Stored items
================================

**config.mk**
```make
export PLATFORM = sky130hd
export DESIGN_NAME = imsic_port_arbiter
export DESIGN_NICKNAME = d
export VERILOG_FILES = /design/src/rtl/imsic_port_arbiter.sv
export SDC_FILE = /design/constraint.sdc
export NUM_CORES = 1
export LEC_CHECK = 0
export ABC_AREA = 1
export CORE_ASPECT_RATIO = 0.9
export CORE_UTILIZATION = 40
export CTS_CLUSTER_DIAMETER = 200
export DETAILED_ROUTE_END_ITERATION = 8
export GPL_ROUTABILITY_DRIVEN = 0
export MAX_ROUTING_LAYER = met4
export PLACE_DENSITY_LB_ADDON = 0.05
export SYNTH_ARGS = -nofsm -noshare
export SYNTH_HDL_FRONTEND = slang
export SYNTH_SLANG_ARGS = --single-unit
```
**constraint.sdc**
```tcl
create_clock -name clk_i -period 2.1 [get_ports clk_i]
set_input_delay 0.21 -clock clk_i [delete_from_list [all_inputs] [get_ports clk_i]]
set_output_delay 0.21 -clock clk_i [all_outputs]
set_load 0.05 [all_outputs]
```
**src/rtl/imsic_port_arbiter.sv**
```systemverilog
// Round-robin arbiter sharing one IMSIC register-file port between several harts,
// with one transaction in flight and a watchdog against a stuck IMSIC.
module imsic_port_arbiter #(
    parameter int NumHarts      = 2,
    parameter int AddrWidth     = 32,
    parameter int DataWidth     = 32,
    parameter int TimeoutCycles = 255,
    localparam int HartIdW      = (NumHarts > 1) ? $clog2(NumHarts) : 1
) (
    input  logic                                clk_i,
    input  logic                                rst_i,
    input  logic [NumHarts-1:0]                 hart_req_i,
    input  logic [NumHarts-1:0]                 hart_we_i,
    input  logic [NumHarts-1:0]                 hart_claim_i,
    input  logic [NumHarts-1:0][AddrWidth-1:0]  hart_addr_i,
    input  logic [NumHarts-1:0][DataWidth-1:0]  hart_wdata_i,
    output logic [NumHarts-1:0]                 hart_gnt_o,
    output logic [NumHarts-1:0]                 hart_rvalid_o,
    output logic [DataWidth-1:0]                hart_rdata_o,
    output logic                                hart_err_o,
    output logic                                imsic_req_o,
    output logic                                imsic_we_o,
    output logic                                imsic_claim_o,
    output logic [HartIdW-1:0]                  imsic_hart_o,
    output logic [AddrWidth-1:0]                imsic_addr_o,
    output logic [DataWidth-1:0]                imsic_wdata_o,
    input  logic                                imsic_gnt_i,
    input  logic                                imsic_rvalid_i,
    input  logic [DataWidth-1:0]                imsic_rdata_i,
    input  logic                                imsic_err_i
);

    typedef enum logic [1:0] {
        IDLE  = 2'd0,
        REQ   = 2'd1,
        WAIT  = 2'd2,
        DRAIN = 2'd3
    } state_e;

    localparam logic [HartIdW:0]      NumHartsW   = (HartIdW + 1)'(NumHarts);
    localparam logic [NumHarts-1:0]   HartOne     = NumHarts'(1);
    localparam logic [15:0]           TimeoutLast = 16'(TimeoutCycles - 1);

    state_e                 state_q;
    state_e                 state_d;
    logic [HartIdW-1:0]     rr_q;
    logic [HartIdW-1:0]     sel_q;
    logic                   we_q;
    logic                   claim_q;
    logic [AddrWidth-1:0]   addr_q;
    logic [DataWidth-1:0]   wdata_q;
    logic [15:0]            cnt_q;
    logic [NumHarts-1:0]    rvalid_q;
    logic [DataWidth-1:0]   rdata_q;
    logic                   err_q;

    logic                   found_s;
    logic [HartIdW-1:0]     winner_s;
    logic [HartIdW:0]       cand_s;
    logic [HartIdW:0]       rr_next_s;
    logic                   expire_s;
    logic                   grant_s;
    logic                   enter_wait_s;
    logic                   accept_s;
    logic                   timeout_s;

    // Round-robin search: first requesting hart at or after rr_q, wrapping mod NumHarts.
    always_comb begin
        found_s  = 1'b0;
        winner_s = '0;
        cand_s   = '0;
        for (int i = 0; i < NumHarts; i++) begin
            cand_s = {1'b0, rr_q} + (HartIdW + 1)'(i);
            if (cand_s >= NumHartsW) begin
                cand_s = cand_s - NumHartsW;
            end else begin
                cand_s = cand_s;
            end
            if (!found_s && hart_req_i[cand_s[HartIdW-1:0]]) begin
                found_s  = 1'b1;
                winner_s = cand_s[HartIdW-1:0];
            end else begin
                winner_s = winner_s;
            end
        end
        rr_next_s = {1'b0, winner_s} + (HartIdW + 1)'(1);
        if (rr_next_s >= NumHartsW) begin
            rr_next_s = '0;
        end else begin
            rr_next_s = rr_next_s;
        end
    end

    // Next-state and event decode; a real downstream event beats a same-cycle timeout.
    always_comb begin
        state_d      = state_q;
        grant_s      = 1'b0;
        enter_wait_s = 1'b0;
        accept_s     = 1'b0;
        timeout_s    = 1'b0;
        expire_s     = (cnt_q == TimeoutLast);
        case (state_q)
            IDLE: begin
                if (found_s) begin
                    grant_s = 1'b1;
                    state_d = REQ;
                end else begin
                    state_d = IDLE;
                end
            end
            REQ: begin
                if (imsic_gnt_i) begin
                    enter_wait_s = 1'b1;
                    state_d      = WAIT;
                end else if (expire_s) begin
                    timeout_s = 1'b1;
                    state_d   = IDLE;
                end else begin
                    state_d = REQ;
                end
            end
            WAIT: begin
                if (imsic_rvalid_i) begin
                    accept_s = 1'b1;
                    state_d  = IDLE;
                end else if (expire_s) begin
                    timeout_s = 1'b1;
                    state_d   = DRAIN;
                end else begin
                    state_d = WAIT;
                end
            end
            DRAIN: begin
                if (imsic_rvalid_i) begin
                    state_d = IDLE;
                end else begin
                    state_d = DRAIN;
                end
            end
            default: begin
                state_d = IDLE;
            end
        endcase
        if (rst_i) begin
            grant_s      = 1'b0;
            enter_wait_s = 1'b0;
            accept_s     = 1'b0;
            timeout_s    = 1'b0;
        end else begin
            grant_s = grant_s;
        end
    end

    // FSM state register.
    always_ff @(posedge clk_i) begin
        if (rst_i) begin
            state_q <= IDLE;
        end else begin
            state_q <= state_d;
        end
    end

    // Request capture; rr_q advances at grant so a later timeout cannot starve anyone.
    always_ff @(posedge clk_i) begin
        if (rst_i) begin
            rr_q    <= '0;
            sel_q   <= '0;
            we_q    <= 1'b0;
            claim_q <= 1'b0;
            addr_q  <= '0;
            wdata_q <= '0;
        end else if (grant_s) begin
            rr_q    <= rr_next_s[HartIdW-1:0];
            sel_q   <= winner_s;
            we_q    <= hart_we_i[winner_s];
            claim_q <= hart_claim_i[winner_s];
            addr_q  <= hart_addr_i[winner_s];
            wdata_q <= hart_wdata_i[winner_s];
        end else begin
            rr_q    <= rr_q;
            sel_q   <= sel_q;
            we_q    <= we_q;
            claim_q <= claim_q;
            addr_q  <= addr_q;
            wdata_q <= wdata_q;
        end
    end

    // Watchdog: restarts on entry to REQ or WAIT, advances while either is active.
    always_ff @(posedge clk_i) begin
        if (rst_i) begin
            cnt_q <= 16'd0;
        end else if (grant_s || enter_wait_s) begin
            cnt_q <= 16'd0;
        end else if ((state_q == REQ) || (state_q == WAIT)) begin
            cnt_q <= cnt_q + 16'd1;
        end else begin
            cnt_q <= cnt_q;
        end
    end

    // Registered response pulse; write responses carry zero data.
    always_ff @(posedge clk_i) begin
        if (rst_i) begin
            rvalid_q <= '0;
            rdata_q  <= '0;
            err_q    <= 1'b0;
        end else if (accept_s) begin
            rvalid_q <= HartOne << sel_q;
            rdata_q  <= we_q ? '0 : imsic_rdata_i;
            err_q    <= imsic_err_i;
        end else begin
            rvalid_q <= '0;
            rdata_q  <= '0;
            err_q    <= 1'b0;
        end
    end

    // Timeout responses are issued in the expiring cycle itself, so they are merged here.
    assign hart_gnt_o    = grant_s ? (HartOne << winner_s) : '0;
    assign hart_rvalid_o = rvalid_q | (timeout_s ? (HartOne << sel_q) : '0);
    assign hart_rdata_o  = rdata_q;
    assign hart_err_o    = err_q | timeout_s;

    assign imsic_req_o   = (state_q == REQ) && !rst_i;
    assign imsic_we_o    = we_q;
    assign imsic_claim_o = claim_q;
    assign imsic_hart_o  = sel_q;
    assign imsic_addr_o  = addr_q;
    assign imsic_wdata_o = wdata_q;

endmodule

```
# ---- After elaboration in Yosys (flattened, before gate mapping)
# Cells that the tools add are included.
dict set report totals {
  register_bits 121
  in_bits 171
  output_inout_bits 105
  wordCells 83
}
dict set report classes {
  bitwise_logic 3
  reduce_logical 10
  n_shift 2
  n_eq_ne 4
  n_mux 42
  magnitude_cmp 6
  addsub 5
}
# op n
set ops {}
lappend ops {{2-to-1 mux 32 bit} 4}
lappend ops {{2-to-1 mux 1 bit} 31}
lappend ops {{adder 16 x 1 -> 16 bit, second input constant} 1}
lappend ops {{== test 16 x 8 -> 1 bit, second input constant} 1}
lappend ops {{2-to-1 mux 2 bit} 5}
lappend ops {{one-hot mux 2 bit (4 select lines)} 1}
lappend ops {{less-than comparator 1 x 2 -> 1 bit, second input constant} 3}
lappend ops {{adder 1 x 1 -> 2 bit, second input constant} 2}
lappend ops {{== test 2 bit, second input constant} 2}
lappend ops {{>= comparator 2 bit, second input constant} 2}
lappend ops {{OR reduction 2 bit} 2}
lappend ops {{<< shifter 1 x 1 -> 2 bit, first input constant} 2}
lappend ops {{OR reduction 3 bit} 1}
lappend ops {{== test 2 x 1 -> 1 bit, second input constant} 1}
lappend ops {{>= comparator 1 x 2 -> 1 bit, second input constant} 1}
lappend ops {{logical AND 1 bit} 2}
lappend ops {{logical NOT 1 bit} 2}
lappend ops {{logical NOT 2 bit} 1}
lappend ops {{logical OR 1 bit} 2}
lappend ops {{bitwise OR 2 bit} 1}
lappend ops {{one-hot mux 1 bit (2 select lines)} 1}
lappend ops {{subtractor 1 bit, second input constant} 2}
lappend ops {{NOT 1 bit} 1}
lappend ops {{bitwise OR 1 bit} 1}

# ---- Logic depth before layout (Yosys ltp)
dict set report depth {
  word_depth 13
  mapped_depth 9
  mapped_depth_nobuf 9
}

# ---- Worst setup path before layout
# Ideal clock, no wire load.
dict set report synth_timing {
  path_type {reg-to-output}
  startpoint {reg state_q[0]}
  endpoint {out hart_rvalid_o[0]}
  stages_incl_launch_ff 8
  required_time_ns 1.890
  t_arrival_ns 1.862
  n_path_buf 0
  slack_ns 0.028
  path_cell_list {dfxtp_1 -> inv_1 -> ha_1 -> inv_1 -> nor2_1 -> o21a_1 -> nand3_1 -> o21bai_1}
}
dict set report synth_between {
  elab_chain_cells 5
  elab_cells_between_ends 6
  cone_classes {2 x eq/ne; 3 x mux; 1 x bitwise}
}
# element line_no
set synth_rtl {}
lappend synth_rtl {{start: declaration} 44} ;# state_e state_q;
lappend synth_rtl {{start signal: assignment} 159} ;# state_q <= state_d;
lappend synth_rtl {{== test 2 bit or == test 2 x 1 -> 1 bit (tied branches)} 102} ;# case (state_q)
lappend synth_rtl {{one-hot mux 1 bit (2 select lines) (*)} 102}
lappend synth_rtl {{2-to-1 mux 1 bit (*)} 144} ;# if (rst_i) begin
lappend synth_rtl {{2-to-1 mux 2 bit (*)} 221} ;# assign hart_rvalid_o = rvalid_q | (timeout_s ? (HartOne << sel_q) : '0);
lappend synth_rtl {{bitwise OR 2 bit (*)} 221}
lappend synth_rtl {{end: declaration} 18} ;# output logic [NumHarts-1:0] hart_rvalid_o,
# Every way passes the cells marked *; elsewhere a longest branch is shown, timed or not.

# ---- Worst setup path after layout
# Same ends and word-level chain as after synthesis.

==> key figures <==
Yosys
  • Post-synth top cells: 313 x nand2_1, 121 x dfxtp_1, 77 x nor2_1
  • Flops & latches, synth: 121
  • Cell taking the most area after synthesis: dfxtp_1
  • Syn avg cell area: 6.74 um^2
  • Count leader, synth: nand2_1
  • Syn Nets: 978
  • Synth top area share: 44.9%
  • Yosys warns: 0
  • Post-synthesis sequential area ratio: 44.9%
  • Number of flops mapped to enable cells by yosys: 0
  • Post-synthesis cell count: 800
  • Unique masters post-synth: 25
  • Synth area leaders: dfxtp_1 45%, nand2_1 22%, nand3_1 6.9%
  • Top_reg_cell synth: dfxtp_1
  • Synthesized cell area: 0.00540 mm^2
  • Fraction of registers with async set/reset: 0%

Routing
  • DRC violations left: 0
  • Vias per inst: 4.64
  • Router iterations before antenna repair: 5
  • Wire per inst: 14.0 um
  • Routed Antenna Nets: 0
  • DRT Wirelength: 17,400 um
  • DR vias: 5,751
  • Initial drt markers: 447

Timing
  • Slew Limit Fails: 0
  • Final cycle utilization of the critical path: 97.3%
  • Final WS setup: 55.7 ps
  • Worst-Margin Slew: 563 ps
  • Fmax: 0.489 GHz
  • RSZ-0062 raised after global routing: true
  • Slew headroom: 62.3%
  • Worst Clk Skew: 5.42 ps
  • Hold Vio Cnt, Final: 0
  • Period minus WS final: 2040 ps
  • Final number of setup-violating endpoints: 0
  • Setup TNS: 0 ps
  • WHS: 241 ps

Clock tree
  • Sink Count: 121
  • H-tree Lvls: 4
  • Num CTS Buffers: 17
  • Clk root buf: clkbuf_16
  • Clk Latency, worst-skew pair: 410 ps
  • Reg clk slew, reported paths: 50 ps
  • Max Root-Sink Buffers: 2
  • TritonCTS clock tree: built

Setup path
  • CP Capture Type: output port
  • Critical Path RT: 1890 ps
  • Crit Path Max Fanout: 5
  • Crit path launch type: flip-flop
  • CP arrival: 1830 ps
  • Kind of critical path: reg -> out

Floorplanning
  • Core outline area: 0.0129 mm^2
  • Initial Util: 41.7%
  • Die W: 124 um
  • I/O pin cnt: 276
  • Die H: 112 um
  • Full die area: 0.0140 mm^2
  • Row cnt: 39

Cells and area
  • Cell area after layout: 0.00897 mm^2
  • Area grow syn2layout: 66.2%
  • Post-Layout Cell Count: 1,239
  • # nets final: 1,240
  • Share of layout cells above drive strength 1: 7.26%
  • Ant diodes: 0

GRT
  • First-pass GRT wire length: 27,700 um
  • Pin count of the biggest net entering global routing: 47
  • Initial antenna violation count: 0
  • Total track usage: 26.0%
  • Vias in the first global route: 5,522
  • Overflow after GRT: 0

Placement
  • Area after DPL: 0.00828 mm^2
  • Place WS: 180 ps
  • Placed Cells incl. Taps: 1,206
  • Dpl hpwl: 12,400 um
  • Port bufs: 275

Power and ir drop
  • Pwr Density: 783 mW/mm^2
  • Leakage: 3.87 nW
  • VDD IR max: 0.575 mV

Worst hold path
  • Min-Delay Path Class: in -> reg

Flow run
  • Max cap viols: 0

Status
  • Status: complete, no violations
[through the flow]
stage | power (mW) | utilization, %
floorplan | 3.41 | -
global placement | 4.09 | 64.0
detailed placement | 4.10 | 64.0
CTS | 7.06 | 68.9
global route | 7.30 | 69.4
finish | 7.02 | 69.4
[cells in the final DEF (no fill, tap or decap), types with 4 or more instances in the layout]
cell type | synthesis | final
a21oi_1 | 69 | 69
buf_12 | 0 | 8
buf_4 | 5 | 14
clkbuf_16 | 0 | 17
clkdlybuf4s50_1 | 0 | 267
clkinv_2 | 0 | 6
dfxtp_1 | 121 | 119
ha_1 | 7 | 4
inv_1 | 61 | 58
inv_2 | 4 | 4
nand2_1 | 313 | 312
nand3_1 | 74 | 73
nor2_1 | 77 | 74
xor2_1 | 6 | 6
[per-layer routing]
metal	wire length, um	GRT usage (%)	share of wire, %
met1	7160	28.5	41
met5	0	-	0
met4	391	9.32	2.2
met3	1390	8.58	8.0
met2	8450	44.0	49
[area by class of cell]
| cell class | count | area, um^2 |
|---|---|---|
| well taps | 164 | 205 |
| flip-flops and latches | 121 | 2430 |
| repair buffers | 291 | 2950 |
| clock buffers | 23 | 478 |
| clock inverters | 9 | 120 |
| multi-input cells | 566 | 2540 |
| inverters | 65 | 251 |
| fillers | 1136 | 3960 |
[worst paths after layout]
check	start	endpoint	slack [ps]	depth (start not counted)
setup / recovery	state_q[0]	hart_rvalid_o[0]	60	8
hold / removal	rst_i	imsic_wdata_o[6]	240	4
setup reg to reg	state_q[0]	cnt_q[15]	520	9
hold reg to reg	imsic_wdata_o[29]	imsic_wdata_o[29]	460	2
[cell families after synthesis]
kind of cell             share of synthesized area [%]
adder cells (fa/ha/maj)                           1.62
flip-flops                                        44.9
buffers and inverters                             9.44
XOR/XNOR                                          1.30
AND/OR/NAND/NOR                                   35.5
AO/OA/AOI/OAI                                     7.21
[timing repair]
item / in CTS / in global routing
resized for setup: 11 / 13
hold buffers: 0 / 0
endpoints found under the hold margin: 0 / 0
setup endpoints to repair: 3 / 3
buffers inserted: 0 / 1
pin swaps: 1 / 4
[state kept, by name, summed over array words and instances, names as in the netlist]
signal / count
state_q: 2
imsic_addr_o: 32
err_q: 1
imsic_hart_o: 1
cnt_q: 16
rr_q: 1
hart_rdata_o: 32
imsic_wdata_o: 32
rvalid_q: 2
imsic_claim_o: 1
imsic_we_o: 1
[critical path, cell delays in order (launching register included)]
cell      delay (ps)
dfxtp_4          360
inv_4             50
ha_4             290
inv_4             50
nor2_4            70
o21a_1           160
nand3_4          110
o21bai_4         180
buf_12           150
[where the power goes]
group | switching, mW | internal, mW | total (mW) | leakage (nW)
Combinational | 0.932 | 0.674 | 1.61 | 2.59
Clock | 1.00 | 1.95 | 2.95 | 0.300
Sequential | 0.0603 | 2.41 | 2.47 | 0.984
Total | 1.99 | 5.03 | 7.02 | 3.87
No activity file was read; power rests on OpenSTA's default activity.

================================

* TASK OBJECTIVE:
If a line in the entries above has the word "endpoints", copy it.

* WRITTEN RESPONSE:
  • Final number of setup-violating endpoints: 0
endpoints found under the hold margin: 0 / 0
setup endpoints to repair: 3 / 3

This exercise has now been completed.